Organized crime organizations suppress competition in a market. This keeps margins high on vice goods and services. Higher prices means overall crime rates fall, some people just can't afford vices at higher rates. Organized crime trys to avoid "wars" with rivals because they are expensive and bad for business. Big Crime also stifles small time rivals who expand the market by bidding down monopolist pricing.
In theory, police would cooperate with mafiya to keep the streets clean of petty crimes that interfere with the mafiya's business. Total crime falls because monopolists will maximize profits in a smaller market at higher prices.
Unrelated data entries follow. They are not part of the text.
### flow/design.v
module AdderCU (output[7:0] S, output COUT, input[7:0] A,B, input CIN);
assign {COUT,S} = A + B + CIN;
endmodule  
module ControlRegister(output reg[63:0] Q, input [63:0] D, input ENABLE,CLK,RESET);
always @ (posedge CLK)
	if(RESET)
		Q <= 64'd0;
	else
		begin
			if(ENABLE)
				Q <= D;
			else
				Q <= Q;
		end
endmodule  
module Encoder (output reg[7:0] OUT, input[31:0] IR);
	always @ (IR)
	if(IR[31:0] == 32'b0)
		OUT = 8'd0;			
	else if(IR[27:25] == 3'b000 && IR[4]==0)			 
	begin
		if(IR[24]==1'b1 && IR[23]==1'b0)
			OUT = 8'd14;
		else 
			OUT = 8'd10;
	end					
	else if(IR[27:25] == 3'b001)
	begin		 
		if(IR[24]==1'b1 && IR[23]==1'b0)
			OUT = 8'd15;
		else 
			OUT = 8'd11;	
	end	
		else if(IR[27:25] == 3'b010 )
		begin					
			if(IR[24] == 1'b0)	 
				OUT= 8'd19;					
			else if (IR[21] == 0)	 
				OUT = 8'd16;
			else	 
				OUT = 8'd17;		
		end	
		else if(IR[27:25] == 3'b011 )
		begin					
			if(IR[24] == 1'b0)	 
				OUT= 8'd23;					
			else if (IR[21] == 0)	 
				OUT = 8'd21;
			else	 
				OUT = 8'd22;		
		end	
		else if(IR[27:25] == 3'b000 && IR[22]==1 && IR[4]==1)
		begin					
			if(IR[24] == 1'b0)	 
				OUT= 8'd46;					
			else if (IR[21] == 0)	 
				OUT = 8'd47;
			else	 
				OUT = 8'd48;		
		end	
		else if(IR[27:25] == 3'b000 && IR[22]==0 && IR[4]==1)
		begin					
			if(IR[24] == 1'b0)	 
				OUT= 8'd49;					
			else if (IR[21] == 0)	 
				OUT = 8'd50;
			else	 
				OUT = 8'd51;		
		end	
	else if(IR[27:25] == 3'b100)
	begin					
			if(IR[24] == 1'b0)	 
				OUT= 8'd30;					
			else	 
				OUT = 8'd31;		
		end	
	else 
	begin					
			if(IR[24] == 1'b0)	 
				OUT= 8'd45;					
			else	 
				OUT = 8'd44;		
		end	
endmodule  
module InverterCU (output OUT, input IN,INV);
assign OUT = (INV)? !IN : IN;
endmodule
General law and order benefits those holding monopolies on drugs, gambling, prostitution, and other steady businesses.
But there's a greater problem. Monopolies concentrate wealth and power. This leads to corrupt government.
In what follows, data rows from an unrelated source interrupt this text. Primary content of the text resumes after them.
<file path="flow/config.mk">
export PLATFORM = sky130hd
export DESIGN_NAME = RegisterFile_pepo
export DESIGN_NICKNAME = RegisterFile_pepo
export VERILOG_FILES = /design/flow/design.v
export SDC_FILE = /design/flow/constraint.sdc
export NUM_CORES = 4
export LEC_CHECK = 1
export CORE_UTILIZATION = 50
</file>
<file path="flow/constraint.sdc">
current_design RegisterFile_pepo

set clk_period 11.2
set clk_io_pct 0.2

create_clock -name clk0 -period $clk_period [get_ports {CLK}]

set non_clock_inputs [all_inputs -no_clocks]
set_input_delay [expr $clk_period * $clk_io_pct] -clock clk0 $non_clock_inputs
set_output_delay [expr $clk_period * $clk_io_pct] -clock clk0 [all_outputs]
</file>
<file path="flow/design.v">
module BinaryDecoder_pepo (BDE, BDA, RFLD);
	output reg [15:0] BDE; 	 
	input wire [3:0] BDA;	 
	input wire RFLD;
	always @ (BDA or RFLD)
		if(RFLD)		 
			case(BDA)
				4'b0000: BDE = 16'b0000000000000001;		 
				4'b0001: BDE = 16'b0000000000000010;		 
				4'b0010: BDE = 16'b0000000000000100;		 
				4'b0011: BDE = 16'b0000000000001000;		 
				4'b0100: BDE = 16'b0000000000010000;		 
				4'b0101: BDE = 16'b0000000000100000;		 
				4'b0110: BDE = 16'b0000000001000000;		 
				4'b0111: BDE = 16'b0000000010000000;		 
				4'b1000: BDE = 16'b0000000100000000;		 
				4'b1001: BDE = 16'b0000001000000000;		 
				4'b1010: BDE = 16'b0000010000000000;		 
				4'b1011: BDE = 16'b0000100000000000;		 
				4'b1100: BDE = 16'b0001000000000000;		 
				4'b1101: BDE = 16'b0010000000000000;		 
				4'b1110: BDE = 16'b0100000000000000;		 
				4'b1111: BDE = 16'b1000000000000000;		 
			endcase  
		else
			BDE = 16'd0;		 
endmodule  
module RegisterFile_pepo (PA, PB, PC, CLK, RFLD, A, B, C, RESET);
	output wire [31:0] PA;		 
	output wire [31:0] PB;		 
	input wire [31:0] PC;		 
	input wire CLK;
	input wire RFLD;			 
	input wire [3:0] A, B; 		 
	input wire [3:0] C;			 
	input wire RESET;
	wire [15:0] BDE;			 
	wire [31:0] QS0,QS1,QS2,QS3,QS4,QS5,QS6,QS7,QS8,QS9,QS10,QS11,QS12,QS13,QS14,QS15;
	BinaryDecoder_pepo BinaryDecoder_pepo (BDE,C,RFLD);
	Register_32bits_pepo R0(QS0,PC,BDE[0],CLK,RESET); 
	Register_32bits_pepo R1(QS1,PC,BDE[1],CLK,RESET);
	Register_32bits_pepo R2(QS2,PC,BDE[2],CLK,RESET); 
	Register_32bits_pepo R3(QS3,PC,BDE[3],CLK,RESET); 
	Register_32bits_pepo R4(QS4,PC,BDE[4],CLK,RESET); 
	Register_32bits_pepo R5(QS5,PC,BDE[5],CLK,RESET); 
	Register_32bits_pepo R6(QS6,PC,BDE[6],CLK,RESET); 
	Register_32bits_pepo R7(QS7,PC,BDE[7],CLK,RESET); 
	Register_32bits_pepo R8(QS8,PC,BDE[8],CLK,RESET); 
	Register_32bits_pepo R9(QS9,PC,BDE[9],CLK,RESET); 
	Register_32bits_pepo R10(QS10,PC,BDE[10],CLK,RESET); 
	Register_32bits_pepo R11(QS11,PC,BDE[11],CLK,RESET); 
	Register_32bits_pepo R12(QS12,PC,BDE[12],CLK,RESET); 
	Register_32bits_pepo R13(QS13,PC,BDE[13],CLK,RESET); 
	Register_32bits_pepo R14(QS14,PC,BDE[14],CLK,RESET); 
	Register_32bits_pepo R15(QS15,PC,BDE[15],CLK,RESET); 
	mux_16x1_32bit muxA(PA,A,QS0,QS1,QS2,QS3,QS4,QS5,QS6,QS7,QS8,QS9,QS10,QS11,QS12,QS13,QS14,QS15);
	mux_16x1_32bit muxB(PB,B,QS0,QS1,QS2,QS3,QS4,QS5,QS6,QS7,QS8,QS9,QS10,QS11,QS12,QS13,QS14,QS15);
endmodule  
module Register_32bits_pepo (Q, D, ENABLE, CLK, RESET);
	output reg [31:0] Q;	 
	input wire [31:0] D;	 
	input wire ENABLE;		 
	input wire CLK;
	input wire RESET;		 
	always @ (posedge CLK)
		if(RESET)
			Q <= 32'd0;
		else
			if(ENABLE)
				Q <= D;
			else
				Q <= Q;	
endmodule  
module mux_16x1_32bit (Y, S, A, B, C, D, E, F, G, H, I, J, K, L, M, N, O, P);
	input wire [31:0] A,B,C,D,E,F,G,H,I,J,K,L,M,N,O,P;
	input wire [3:0] S;
	output reg [31:0] Y;
	always @ (S,A,B,C,D,E,F,G,H,I,J,K,L,M,N,O,P)
	case(S)
		4'b0000: Y=A;		 
		4'b0001: Y=B;		 
		4'b0010: Y=C;		 
		4'b0011: Y=D;		 
		4'b0100: Y=E;		 
		4'b0101: Y=F;		 
		4'b0110: Y=G;		 
		4'b0111: Y=H;		 
		4'b1000: Y=I;		 
		4'b1001: Y=J;		 
		4'b1010: Y=K;		 
		4'b1011: Y=L;		 
		4'b1100: Y=M;		 
		4'b1101: Y=N;		 
		4'b1110: Y=O;		 
		4'b1111: Y=P;		 
	endcase  
endmodule  
</file>
<file path="flow/run.sh">
#!/bin/bash
# OpenROAD 26Q1-2900-gdf79404cd8, Yosys 0.63+post, stock flow scripts
make -C /OpenROAD-flow-scripts/flow DESIGN_CONFIG=/design/flow/config.mk WORK_HOME=/design/flow/orfs finish
</file>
So we write special laws that hurt organized crime. We add penalties for large quantities of drugs. We legalize big gambling to bring it out of the underground economy, producing tax income instead of fueling crime lords. We mandate property forfeiture and allow mobster surveillance. In short, we make it more expensive to do big crime and we level the playing field. You never do away with crime altogether, but you cut the concentrated cash flow that corrupts.
Which brings me to net neutrality.
Our Martin Geddes thinks little of laws and regulations supporting net neutrality.
I've said it many times before, but Network Neutrality is a treatment for the symptoms, not the causes - and it's an ineffective anti-consumer folk remedy at that. Good intentions aren't enough. ... Picking at one tiny part of the anti-competitive edifice isn't the way forward. Better to have power over suppliers through your wallet than via politicians.
I agree. In a perfect world.
But the markets are imperfect, power is already concentrated. We see the corrupting power of the largest lobbyists in Washington D.C. and other centers of political power. We see their astroturfing and other bad acts.
So we must act.
We must effect change.
It is the greatest of all mistakes to do nothing because you can only do a little. Do what you can.
- Sydney Smith
We must out-innovate and out-market.
We must organize as consumers.
We must organize as citizens. We need to educate this generation's Judge Greens, the judge who broke up Ma Bell and made the mobile revolution possible.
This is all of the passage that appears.